Staff Sgt. Jami DeVries | USO National Guardsman of the Year 2019

140th Aircraft Maintenance Squadron, 140th Wing, Colorado Air National Guard | Aurora, Colorado

Staff Sgt. Jami DeVries | Photo credit Courtesy photo

Jami DeVries is serving her home state of Colorado and her nation through her service in the Colorado Air National Guard.

At the conclusion of a 24-hour shift supporting the Aerospace Control Alert mission, DeVries witnessed a catastrophic motorcycle accident. She immediately took action, taking control of the chaotic accident scene, directing bystanders to assist the motorist who collided with the motorcycle while focusing her attention on the injured rider who sustained a severe leg injury. By maintaining her composure in this stressful situation and using her military training, she applied a tourniquet to the motorcyclist’s leg to curtail the bleeding until emergency medical services arrived.

Once the rider was transported to the hospital, DeVries remained with the motorist to assess his mental wellbeing and found that he was visibly distraught. Utilizing her training as a victim advocate for the Thornton Police Department, DeVries stayed at the scene of the accident to comfort the motorist and assisted him in completing all paperwork associated with the incident.

Her quick actions assisted medical personnel in transporting a critically injured patient, ultimately saving his life. DeVries played an instrumental role in supporting the Thornton Police Department by ensuring that witnesses were available for interviews. A local news channel reported that her actions prevented serious safety hazards for thousands of Denver metro commuters by averting traffic delays on a major interstate highway.

Yeoman John M. Norman | USO Sailor Of the Year 2019

Naval Air Station North Island (Coronado), San Diego, California

Yeoman John M. Norman | Photo credit Courtesy photo

John Norman, while off-duty, was driving home with his spouse and stopped at a traffic light in Imperial Beach, CA. He noticed two adult men arguing in the middle of the road. One walked into a store and the other approached a woman who was standing on the sidewalk nearby.
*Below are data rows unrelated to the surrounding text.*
[src/rtl/if_stage.sv]
// Instruction-fetch stage: issues requests to instruction memory, buffers a
// word that returns while the ID register is frozen, and handles redirects
// (including redirects that land while a request is still in flight).
module if_stage #(
  parameter int                    WORD_WIDTH = 32,
  parameter logic [WORD_WIDTH-1:0] RESET_PC   = '0
) (
  input  logic                  clk,
  input  logic                  rst,
  input  logic                  freeze,
  input  logic                  branch_taken,
  input  logic [WORD_WIDTH-1:0] branch_addr,
  output logic                  imem_req,
  output logic [WORD_WIDTH-1:0] imem_addr,
  input  logic [WORD_WIDTH-1:0] imem_rdata,
  input  logic                  imem_ready,
  output logic [WORD_WIDTH-1:0] pc,
  output logic [WORD_WIDTH-1:0] instruction,
  output logic                  valid
);

  typedef enum logic [1:0] {
    S_REQ,      // ready to issue (or issuing) a new request
    S_WAIT,     // request issued, memory has not answered yet
    S_HOLD,     // word returned while frozen, parked in pending
    S_DISCARD   // redirect arrived mid-request; drop the answer when it comes
  } state_e;

  state_e                state_q, state_d;
  logic [WORD_WIDTH-1:0] fetch_pc_q, fetch_pc_d;
  logic [WORD_WIDTH-1:0] redirect_pc_q, redirect_pc_d;
  logic [WORD_WIDTH-1:0] pending_q, pending_d;
  logic [WORD_WIDTH-1:0] pc_q, pc_d;
  logic [WORD_WIDTH-1:0] instruction_q, instruction_d;
  logic                  valid_q, valid_d;

  logic                  req_int;
  logic                  deliver;
  logic [WORD_WIDTH-1:0] deliver_word;
  logic                  keep_outstanding;
  logic [WORD_WIDTH-1:0] branch_target;
  logic [WORD_WIDTH-1:0] next_pc;

  // Branch targets are word aligned: the two low address bits are cleared.
  assign branch_target = branch_addr & ~WORD_WIDTH'(3);
  assign next_pc       = fetch_pc_q + WORD_WIDTH'(4);

  // A request is on the bus when issuing in S_REQ or while one is in flight.
  always_comb begin
    unique case (state_q)
      S_REQ:     req_int = ~freeze;
      S_WAIT:    req_int = 1'b1;
      S_DISCARD: req_int = 1'b1;
      default:   req_int = 1'b0;
    endcase
  end

  // The reset term forces the request low immediately, ahead of any clock.
  assign imem_req    = req_int & ~rst;
  assign imem_addr   = fetch_pc_q;
  assign pc          = pc_q;
  assign instruction = instruction_q;
  assign valid       = valid_q;

  // A branch that arrives while a request is still unanswered must wait for
  // that answer (the address has to stay stable), so it is parked in
  // redirect_pc and the stale word is thrown away in S_DISCARD.
  assign keep_outstanding = ~imem_ready &
                            ((state_q == S_REQ && req_int) ||
                             state_q == S_WAIT || state_q == S_DISCARD);

  // Next-state, delivery and redirect decisions for the whole stage.
  always_comb begin
    // NOTE: every signal written here gets a default first, so no path
    // leaves one unassigned and no latch is inferred.
    state_d       = state_q;
    fetch_pc_d    = fetch_pc_q;
    redirect_pc_d = redirect_pc_q;
    pending_d     = pending_q;
    pc_d          = pc_q;
    instruction_d = instruction_q;
    valid_d       = freeze ? valid_q : 1'b0;
    deliver       = 1'b0;
    deliver_word  = imem_rdata;

    unique case (state_q)
      S_REQ: begin
        if (!freeze) begin
          if (imem_ready) deliver = 1'b1;
          else            state_d = S_WAIT;
        end
      end
      S_WAIT: begin
        if (imem_ready) begin
          if (!freeze) begin
            deliver = 1'b1;
            state_d = S_REQ;
          end else begin
            pending_d = imem_rdata;
            state_d   = S_HOLD;
          end
        end
      end
      S_HOLD: begin
        if (!freeze) begin
          deliver      = 1'b1;
          deliver_word = pending_q;
          state_d      = S_REQ;
        end
      end
      S_DISCARD: begin
        if (imem_ready) begin
          fetch_pc_d = redirect_pc_q;
          state_d    = S_REQ;
        end
      end
      default: state_d = S_REQ;
    endcase

    if (deliver) begin
      pc_d          = next_pc;
      instruction_d = deliver_word;
      valid_d       = 1'b1;
      fetch_pc_d    = next_pc;
    end

    // A redirect overrides freeze and any delivery decided above.
    if (branch_taken) begin
      valid_d       = 1'b0;
      instruction_d = '0;
      pending_d     = '0;
      pc_d          = pc_q;
      if (keep_outstanding) begin
        redirect_pc_d = branch_target;
        fetch_pc_d    = fetch_pc_q;
        state_d       = S_DISCARD;
      end else begin
        fetch_pc_d = branch_target;
        state_d    = S_REQ;
      end
    end
  end

  // State and output registers with asynchronous active-high reset.
  always_ff @(posedge clk or posedge rst) begin
    // NOTE: sequential state uses non-blocking assignments so every flop
    // samples pre-edge values regardless of statement order.
    if (rst) begin
      state_q       <= S_REQ;
      fetch_pc_q    <= RESET_PC;
      redirect_pc_q <= '0;
      pending_q     <= '0;
      pc_q          <= '0;
      instruction_q <= '0;
      valid_q       <= 1'b0;
    end else begin
      state_q       <= state_d;
      fetch_pc_q    <= fetch_pc_d;
      redirect_pc_q <= redirect_pc_d;
      pending_q     <= pending_d;
      pc_q          <= pc_d;
      instruction_q <= instruction_d;
      valid_q       <= valid_d;
    end
  end

endmodule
The man pushed the woman onto the ground and proceeded to assault her. Norman parked his vehicle nearby and called 911. The offender’s assault of the woman escalated and Norman feared that the woman’s life was in jeopardy. He intervened by getting out of his vehicle and approached the offender who proceeded to throw bricks at him.

The offender let the female victim rise to her feet and continued walking down the sidewalk with the victim. He then began to run. Norman pursued him on foot while continuing to talk to Police Dispatch. The offender renewed his assaults on the woman with increased physical violence. Norman ultimately tackled the offender and restrained him until law enforcement officers arrived.

Norman’s heroic actions unquestionably saved the life of a fellow resident of his community. He has qualified as an Enlisted Aviation Warfare Specialist, earned a Department of Labor United Services Military Apprenticeship Program Certification, won Bluejacket of the Quarter for Second Quarter 2019, Blue Hawk of the Month in August 2019, and Bluejacket of the Year. Additionally, he was awarded a Flag Letter of Commendation for his role in the 10-Star Battle of Midway Reception, which was host to more than 700 guests including veterans, local Flag and General Officers, and distinguished guests in the community.

A native of Texas, Norman strives to be involved throughout the community both at home and while deployed. His community service includes an Elementary School beautification project in Hawaii, Save the Bay/Imperial Beach Cleanup, Jacobs and Cushman’s Food Bank Volunteer, the Veteran’s Strength War Competition, and the San Diego Big Brother/Big Sister Program.